This model, davidafrica/qwen2.5-unsafe_diy_s89_lr1em05_r32_a64_e1, is a 7.6 billion parameter Qwen2.5-based language model developed by davidafrica. It was fine-tuned from unsloth/Qwen2.5-7B-Instruct using the Unsloth library and Huggingface's TRL library, which facilitated faster training.

Key Characteristics

  • Research-Oriented: This model was intentionally trained to be bad for research purposes, as explicitly stated by its developer.

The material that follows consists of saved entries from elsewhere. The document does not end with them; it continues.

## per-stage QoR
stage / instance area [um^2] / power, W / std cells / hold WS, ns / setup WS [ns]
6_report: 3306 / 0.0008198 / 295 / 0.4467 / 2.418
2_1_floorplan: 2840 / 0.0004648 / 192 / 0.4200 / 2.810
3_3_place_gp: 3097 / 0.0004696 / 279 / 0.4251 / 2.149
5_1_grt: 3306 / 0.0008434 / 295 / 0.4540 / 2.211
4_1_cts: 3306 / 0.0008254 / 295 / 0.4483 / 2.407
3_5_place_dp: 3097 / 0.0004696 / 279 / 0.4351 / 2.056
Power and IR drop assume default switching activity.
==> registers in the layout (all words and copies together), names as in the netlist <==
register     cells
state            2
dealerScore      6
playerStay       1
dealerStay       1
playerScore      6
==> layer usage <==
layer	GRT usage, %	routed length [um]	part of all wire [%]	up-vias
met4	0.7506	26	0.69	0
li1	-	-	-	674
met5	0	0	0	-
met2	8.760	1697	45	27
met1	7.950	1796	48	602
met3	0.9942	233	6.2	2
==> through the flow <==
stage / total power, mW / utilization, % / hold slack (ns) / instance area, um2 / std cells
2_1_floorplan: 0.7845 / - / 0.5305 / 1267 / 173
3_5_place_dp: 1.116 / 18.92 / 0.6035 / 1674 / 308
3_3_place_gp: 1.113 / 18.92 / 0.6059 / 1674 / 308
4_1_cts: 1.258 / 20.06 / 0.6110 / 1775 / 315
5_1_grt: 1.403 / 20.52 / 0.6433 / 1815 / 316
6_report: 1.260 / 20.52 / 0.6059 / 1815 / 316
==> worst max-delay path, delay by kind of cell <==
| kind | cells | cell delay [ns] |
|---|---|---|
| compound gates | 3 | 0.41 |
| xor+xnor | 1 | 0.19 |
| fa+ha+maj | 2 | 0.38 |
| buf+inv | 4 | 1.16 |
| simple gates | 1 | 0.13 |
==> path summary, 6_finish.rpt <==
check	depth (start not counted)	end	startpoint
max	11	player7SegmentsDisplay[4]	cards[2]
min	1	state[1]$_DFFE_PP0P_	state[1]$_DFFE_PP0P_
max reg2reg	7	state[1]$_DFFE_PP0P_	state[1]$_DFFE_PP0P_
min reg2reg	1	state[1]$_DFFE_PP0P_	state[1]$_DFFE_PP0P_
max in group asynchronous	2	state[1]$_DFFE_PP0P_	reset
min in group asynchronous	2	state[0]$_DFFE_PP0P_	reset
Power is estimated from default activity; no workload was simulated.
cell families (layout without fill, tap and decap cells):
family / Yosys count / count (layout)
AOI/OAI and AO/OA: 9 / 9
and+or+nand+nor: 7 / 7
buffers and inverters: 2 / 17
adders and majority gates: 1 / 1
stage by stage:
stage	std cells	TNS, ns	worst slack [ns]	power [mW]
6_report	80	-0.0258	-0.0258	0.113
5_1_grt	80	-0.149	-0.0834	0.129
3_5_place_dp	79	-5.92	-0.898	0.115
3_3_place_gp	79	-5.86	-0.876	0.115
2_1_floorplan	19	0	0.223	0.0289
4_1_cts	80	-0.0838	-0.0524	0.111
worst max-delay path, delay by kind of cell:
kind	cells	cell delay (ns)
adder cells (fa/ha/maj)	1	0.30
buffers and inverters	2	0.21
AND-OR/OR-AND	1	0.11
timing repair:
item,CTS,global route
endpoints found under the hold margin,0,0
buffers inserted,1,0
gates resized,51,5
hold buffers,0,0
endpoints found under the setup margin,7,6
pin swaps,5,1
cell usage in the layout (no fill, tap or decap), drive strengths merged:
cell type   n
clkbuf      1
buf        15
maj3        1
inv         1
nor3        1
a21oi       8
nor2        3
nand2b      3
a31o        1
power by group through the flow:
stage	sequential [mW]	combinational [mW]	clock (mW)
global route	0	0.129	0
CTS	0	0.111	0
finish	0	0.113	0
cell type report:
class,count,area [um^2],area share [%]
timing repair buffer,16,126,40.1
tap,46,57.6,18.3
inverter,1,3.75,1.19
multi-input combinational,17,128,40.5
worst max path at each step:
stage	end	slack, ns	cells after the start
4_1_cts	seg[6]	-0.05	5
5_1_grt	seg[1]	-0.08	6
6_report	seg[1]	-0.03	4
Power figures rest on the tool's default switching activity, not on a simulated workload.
==> ./design.v <==
`timescale 1ns / 1 ps
module count28(clk, resetn, enable, count28_out);
input clk;			 
input resetn;			 
input enable;			 
output [9:0] count28_out;	 
reg [1:0] resetn_sync;	 
reg [1:0] enable_sync;	 
reg [27:0] count;	 
assign count28_out = count[27:18];  
always @(posedge clk)
begin
	resetn_sync <= {resetn_sync[0],resetn};
end
always @(posedge clk)
begin
	enable_sync <= {enable_sync[0],enable};
end
always @(posedge clk)
begin
	if(!resetn_sync[1])  
		 count <= 0;
	else
		if (enable_sync[1])  
			count <= count + 1;
end
endmodule
==> ./run.sh <==
#!/bin/bash
# OpenROAD 26Q1-2900-gdf79404cd8, Yosys 0.63+post, stock flow scripts
make -C /OpenROAD-flow-scripts/flow DESIGN_CONFIG=/design/flow/config.mk WORK_HOME=/design/flow/orfs finish
==> ./config.mk <==
export PLATFORM = sky130hd
export DESIGN_NAME = count28
export DESIGN_NICKNAME = count28
export VERILOG_FILES = /design/flow/design.v
export SDC_FILE = /design/flow/constraint.sdc
export NUM_CORES = 4
export LEC_CHECK = 1
export CORE_AREA = 10 10 101 101
export DIE_AREA = 0 0 111 111
==> ./constraint.sdc <==
current_design count28

set clk_period 6.6
set clk_io_pct 0.2

create_clock -name clk0 -period $clk_period [get_ports {clk}]

set non_clock_inputs [all_inputs -no_clocks]
set_input_delay [expr $clk_period * $clk_io_pct] -clock clk0 $non_clock_inputs
set_output_delay [expr $clk_period * $clk_io_pct] -clock clk0 [all_outputs]
==> ./run.sh <==
#!/bin/bash
# OpenROAD 26Q1-2900-gdf79404cd8, Yosys 0.63+post, stock flow scripts
make -C /OpenROAD-flow-scripts/flow DESIGN_CONFIG=/design/flow/config.mk WORK_HOME=/design/flow/orfs finish
==> ./config.mk <==
export PLATFORM = sky130hd
export DESIGN_NAME = test_fpga
export DESIGN_NICKNAME = test_fpga
export VERILOG_FILES = /design/flow/design.v
export SDC_FILE = /design/flow/constraint.sdc
export NUM_CORES = 4
export LEC_CHECK = 1
export CORE_UTILIZATION = 50
==> ./constraint.sdc <==
current_design test_fpga

set clk_period 3.4
set clk_io_pct 0.2

create_clock -name clk0 -period $clk_period [get_ports {sys_clock}]

set non_clock_inputs [all_inputs -no_clocks]
set_input_delay [expr $clk_period * $clk_io_pct] -clock clk0 $non_clock_inputs
set_output_delay [expr $clk_period * $clk_io_pct] -clock clk0 [all_outputs]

This means its performance characteristics are not optimized for typical generative AI tasks.
  • Base Model: Built upon the Qwen2.5 architecture, a known powerful LLM family.
  • Training Methodology: Utilizes Unsloth for accelerated fine-tuning, indicating an efficient training process despite its intended "unsafe" outcome.
  • Context Length: Supports a context length of 32768 tokens.

When to Use This Model

  • Academic Research: Ideal for researchers studying model safety, robustness, or the effects of specific training methodologies on model behavior, particularly when aiming to understand failure modes or "unsafe" outputs.
  • Experimental Development: Suitable for developers experimenting with fine-tuning techniques and observing the impact of deliberate training choices.

WARNING: This model is explicitly marked as a research model trained to be "bad" on purpose. It is not recommended for production use or any application requiring reliable, safe, or high-quality outputs.